Flurry Over “Hitler Youth” Issue Overshadows Message
A Vatican spokesman is clarifying that young Joseph Ratzinger’s mandatory enrollment with Hitler’s youth organization “had no role in his life.”
Jesuit Father Federico Lombardi, director of the Vatican press office, responded to a flurry of criticism that arose in the Israeli press after the Pope’s visit Monday to the Yad Vashem.
Among the issues dredged up was Joseph Ratzinger’s relationship with the Nazis. Even an Israeli government official was quoted as making much of the Holy Father’s nationality: “The Pope [at Yad Vashem] spoke like a historian, as somebody observing from the sidelines, about things that shouldn’t happen. But what can you do? He was part of them,” said Parliament speaker Reuven Rivlin.

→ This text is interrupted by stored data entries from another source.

===== src/core/sar_adc_pin_config_sequencer.sv =====
// control and sequencing of the 10-bit converter and its shared pins
//
// What this block does
// - pin function select clears to zero: all pins analog after reset
// - select value n makes lowest n pins digital; above 8 prohibited
// - select register takes bit and byte writes; bits 7..4 read zero
// - select write inserts one bus wait; software avoids stopped clock
// - port 2 direction resets to all ones, every pin input
// - direction bit 0 enables output buffer, 1 disables it
// - analog input pin is converted when channel select names it
// - pin function decoded from select, direction and channel
// - sample for a fixed period, then hold until conversion ends
// - first trial sets bit 9 at half scale, keep if input at or above
// - bit 8 trial tap follows bit 9; keep when input at or above
// - same trial-and-compare continues down to bit 0
// - after ten compares load both results and pulse done request
// - next conversion starts at once until run bit cleared
// - write to mode, channel or select aborts; restarts if run set
// - reset clears wide result to 0000 and high byte to 00
// - wide result holds ten bits, high byte the upper eight
// - wide result is left-aligned, low six bits read zero
// - converter enable is mode register bit 0
// - conversion run is mode register bit 7; one starts conversion
// - clearing run stops at once, last result kept
`timescale 1ns/1ps
`include "adc_ctrl_map.svh"
module sar_adc_pin_config_sequencer #(
  parameter int CNT_W = 8
) (
  // clock, reset, enable
  input wire logic i_clk,
  input wire logic i_rst_b,
  input wire logic i_ce,
  // cpu register port
  input wire logic [15:0] i_addr,
  input wire logic i_wr,
  input wire logic i_rd,
  input wire logic [7:0] i_wdata,
  input wire logic [7:0] i_wmask,
  output logic [7:0] o_rdata,
  output logic o_wait,
  // conversion timing from the time selection
  input wire logic [CNT_W-1:0] i_sample_cycles,
  input wire logic [CNT_W-1:0] i_bit_cycles,
  // analog front end
  input wire logic i_cmp_high,
  output adc_ctrl_pkg::sar_word_t o_tap,
  output logic o_sample,
  output logic o_hold,
  output logic o_analog_on,
  // pins and events
  output logic [7:0] o_pin_analog,
  output logic [7:0] o_pin_select,
  output logic [7:0] o_pin_out_en,
  output logic o_setting_prohibited,
  output logic o_conversion_done_irq,
  output logic o_busy
);
  import adc_ctrl_pkg::*;

  // software-visible registers
  logic [7:0] pin_function_select;
  logic [7:0] port2_direction;
  logic [7:0] converter_mode_register;
  logic [7:0] channel_select;
  logic [15:0] result_wide;
  logic [7:0] result_high_byte;

  // search state and counters
  sar_word_t successive_approx_register;
  seq_state_t state;
  logic [CNT_W-1:0] cnt;
  logic [3:0] bit_idx;
  logic wait_pend;

  // decoded settings and step results
  logic converter_enable;
  logic conversion_run;
  logic [7:0] analog_w;
  logic [7:0] target_w;
  logic [7:0] out_en_w;
  logic prohibited_w;
  sar_word_t trial_w;
  sar_word_t decided_w;
  logic abort_w;
  logic sample_done;
  logic bit_done;
  logic load_result;

  // masked byte write: mask bits select the lanes touched
  function automatic logic [7:0] merge(input logic [7:0] old,
                                       input logic [7:0] wd,
                                       input logic [7:0] msk);
    merge = (old & ~msk) | (wd & msk);
  endfunction

  function automatic logic hit(input logic [15:0] addr,
                               input logic [15:0] reg_addr);
    hit = (addr == reg_addr);
  endfunction

  // last clock of a counted period; one extra bit keeps the sum from wrapping
  function automatic logic period_end(input logic [CNT_W-1:0] count,
                                      input logic [CNT_W-1:0] length);
    period_end = ({1'b0, count} + 1'b1) >= {1'b0, length};
  endfunction

  assign converter_enable = converter_mode_register[`BIT_CONVERTER_ENABLE];
  assign conversion_run = converter_mode_register[`BIT_CONVERSION_RUN];

  // a bit period lasts at least two clocks: the tap is registered, so the
  // comparator reflects the new trial word only from the second clock on
  assign sample_done = period_end(cnt, i_sample_cycles);
  assign bit_done = (cnt != '0) && period_end(cnt, i_bit_cycles);

  // a finished search loads the results unless a stop or restart wins
  assign load_result = state == ST_DONE && conversion_run && !abort_w;

  // writes to mode, channel or function select abort the search; run set restarts it
  // a write that sets run aborts too; idle then starts afresh
  assign abort_w = i_wr && !wait_pend &&
                   (hit(i_addr, `ADDR_CONVERTER_MODE) ||
                    hit(i_addr, `ADDR_CHANNEL_SELECT) ||
                    hit(i_addr, `ADDR_PIN_FUNCTION_SELECT));

  pin_function_decode u_decode (
    .i_pfs_code(pin_function_select[`PFS_CODE_MSB:0]),
    .i_direction(port2_direction),
    .i_channel(channel_select[`CHSEL_MSB:0]),
    .o_analog(analog_w),
    .o_conv_target(target_w),
    .o_out_buffer_en(out_en_w),
    .o_prohibited(prohibited_w)
  );

  sar_step u_step (
    .i_sar(successive_approx_register),
    .i_bit(bit_idx),
    .i_cmp_high(i_cmp_high),
    .o_trial(trial_w),
    .o_decided(decided_w)
  );

  // one wait state on every register write; the cpu holds i_wr through it
  // a write held into the wait cycle is ignored, never taken twice
  always_ff @(posedge i_clk or negedge i_rst_b) begin
    if (!i_rst_b) begin
      wait_pend <= 1'b0;
    end else if (i_ce) begin
      wait_pend <= i_wr && !wait_pend;
    end
  end

  // stall output mirrors the pending wait
  always_ff @(posedge i_clk or negedge i_rst_b) begin
    if (!i_rst_b) begin
      o_wait <= 1'b0;
    end else if (i_ce) begin
      o_wait <= i_wr && !wait_pend;
    end
  end

  // pin function select: only the code nibble is stored
  always_ff @(posedge i_clk or negedge i_rst_b) begin
    if (!i_rst_b) begin
      pin_function_select <= `RST_PIN_FUNCTION_SELECT;
    end else if (i_ce && i_wr && !wait_pend &&
                 hit(i_addr, `ADDR_PIN_FUNCTION_SELECT)) begin
      pin_function_select <= merge(pin_function_select, i_wdata, i_wmask)
                             & 8'h0F;
    end
  end

  // port 2 direction
  // reset leaves every pin an input with its output buffer off
  always_ff @(posedge i_clk or negedge i_rst_b) begin
    if (!i_rst_b) begin
      port2_direction <= `RST_PORT2_DIRECTION;
    end else if (i_ce && i_wr && !wait_pend &&
                 hit(i_addr, `ADDR_PORT2_DIRECTION)) begin
      port2_direction <= merge(port2_direction, i_wdata, i_wmask);
    end
  end

  // mode register holds enable, time selection bits and run
  // bits 5..1 are kept for the outside time selection only
  always_ff @(posedge i_clk or negedge i_rst_b) begin
    if (!i_rst_b) begin
      converter_mode_register <= `RST_CONVERTER_MODE;
    end else if (i_ce && i_wr && !wait_pend &&
                 hit(i_addr, `ADDR_CONVERTER_MODE)) begin
      converter_mode_register <= merge(converter_mode_register, i_wdata,
                                       i_wmask);
    end
  end

  // channel select, upper bits kept at zero
  always_ff @(posedge i_clk or negedge i_rst_b) begin
    if (!i_rst_b) begin
      channel_select <= `RST_CHANNEL_SELECT;
    end else if (i_ce && i_wr && !wait_pend &&
                 hit(i_addr, `ADDR_CHANNEL_SELECT)) begin
      channel_select <= merge(channel_select, i_wdata, i_wmask) & 8'h07;
    end
  end

  // conversion sequencer; run cleared or abort drops back to idle
  // idle moves to sampling on the next clock while run stays set
  always_ff @(posedge i_clk or negedge i_rst_b) begin
    if (!i_rst_b) begin
      state <= ST_IDLE;
      cnt <= '0;
      bit_idx <= 4'h0;
      successive_approx_register <= '0;
    end else if (i_ce) begin
      if (abort_w || !conversion_run) begin
        state <= ST_IDLE;
        cnt <= '0;
      end else begin
        case (state)
          ST_IDLE: begin
            state <= ST_SAMPLE;
            cnt <= '0;
          end
          ST_SAMPLE: begin
            // length taken from the outside time selection
            if (sample_done) begin
              state <= ST_TRIAL;
              cnt <= '0;
              // search word cleared so the first trial is bit 9 alone
              bit_idx <= 4'(`SAR_MSB);
              successive_approx_register <= '0;
            end else begin
              cnt <= cnt + 1'b1;
            end
          end
          ST_TRIAL: begin
            // comparator sampled on the last cycle of each bit period
            if (bit_done) begin
              cnt <= '0;
              successive_approx_register <= decided_w;
              if (bit_idx == 4'h0) begin
                state <= ST_DONE;
              end else begin
                bit_idx <= bit_idx - 4'h1;
              end
            end else begin
              cnt <= cnt + 1'b1;
            end
          end
          ST_DONE: begin
            // results and done request are taken from this state
            state <= ST_SAMPLE;
            cnt <= '0;
          end
          default: begin
            // unused encodings fall back to idle
            state <= ST_IDLE;
          end
        endcase
      end
    end
  end

  // results load only on a completed search, so a stop keeps the last one
  always_ff @(posedge i_clk or negedge i_rst_b) begin
    if (!i_rst_b) begin
      result_wide <= `RST_RESULT_WIDE;
      result_high_byte <= `RST_RESULT_HIGH_BYTE;
    end else if (i_ce && load_result) begin
      result_wide <= {successive_approx_register,
                      `RESULT_PAD_BITS'(0)};
      result_high_byte <= successive_approx_register[9:2];
    end
  end

  // done request pulses in the cycle the results are loaded
  always_ff @(posedge i_clk or negedge i_rst_b) begin
    if (!i_rst_b) begin
      o_conversion_done_irq <= 1'b0;
    end else if (i_ce) begin
      o_conversion_done_irq <= load_result;
    end
  end

  // analog front-end controls, registered
  always_ff @(posedge i_clk or negedge i_rst_b) begin
    if (!i_rst_b) begin
      o_tap <= '0;
      o_sample <= 1'b0;
      o_hold <= 1'b0;
      o_analog_on <= 1'b0;
      o_busy <= 1'b0;
    end else if (i_ce) begin
      // tap idles at zero outside hold so the ladder rests at the bottom
      o_tap <= (state == ST_TRIAL) ? trial_w : '0;
      o_sample <= state == ST_SAMPLE;
      o_hold <= state == ST_TRIAL;
      o_analog_on <= converter_enable;
      o_busy <= state != ST_IDLE;
    end
  end

  // pin function outputs, registered one cycle after the settings
  // forbidden settings are flagged only; the decode still follows them
  always_ff @(posedge i_clk or negedge i_rst_b) begin
    if (!i_rst_b) begin
      o_pin_analog <= 8'hFF;
      o_pin_select <= 8'h01;
      o_pin_out_en <= 8'h00;
      o_setting_prohibited <= 1'b0;
    end else if (i_ce) begin
      o_pin_analog <= analog_w;
      o_pin_select <= target_w;
      o_pin_out_en <= out_en_w;
      o_setting_prohibited <= prohibited_w;
    end
  end

  // read data registered; unmapped addresses read zero
  // result addresses are read only: no write decode matches them
  always_ff @(posedge i_clk or negedge i_rst_b) begin
    if (!i_rst_b) begin
      o_rdata <= 8'h00;
    end else if (i_ce && i_rd) begin
      case (i_addr)
        `ADDR_PIN_FUNCTION_SELECT: o_rdata <= pin_function_select;
        `ADDR_PORT2_DIRECTION: o_rdata <= port2_direction;
        `ADDR_CONVERTER_MODE: o_rdata <= converter_mode_register;
        `ADDR_CHANNEL_SELECT: o_rdata <= channel_select;
        `ADDR_RESULT_WIDE_LO: o_rdata <= result_wide[7:0];
        `ADDR_RESULT_WIDE_HI: o_rdata <= result_wide[15:8];
        `ADDR_RESULT_HIGH_BYTE: o_rdata <= result_high_byte;
        default: o_rdata <= 8'h00;
      endcase
    end
  end
endmodule // sar_adc_pin_config_sequencer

Others took issue with the Pope having used the word “killed” instead of “murdered,” and other similar points.
This led Father Lombardi to say at a press conference today in Jerusalem, “I have read something that is not true. The Pope never, never formed part of the Hitlerjugend, which was a corps of fanatic and ideological volunteers.”
The spokesman later clarified his own statement because the Pope’s enrollment in the Hitler Youth was explained by Joseph Ratzinger himself in “Salt of the Earth.” There he says he was automatically enrolled in the organization, though he did not participate in it.
In the book, Cardinal Ratzinger explains: “Q: Were you in the Hitler Youth?
“A: At first we weren’t, but when the compulsory Hitler Youth was introduced in 1941, my brother was obliged to join. I was still too young, but later, as a seminarian, I was registered in the HY.
“As soon as I was out of the seminary, I never went back. And that was difficult, because of the tuition reduction, which I really needed, was tied to proof of attendance at the HY.
“Thank goodness, there was a very understanding mathematics teacher. He himself was a Nazi but an honest man, who said to me, ‘Just go once and get the document so that we have it …’
“When he saw that I simply didn’t want to, he said, ‘I understand, I’ll take care of it,’ and so I was able to stay free of it.”
Father Lombardi also responded to some of the other criticisms, such as that the Pope mentioned “millions” of Jews and not “six million,” or that he did not make reference to his own German roots.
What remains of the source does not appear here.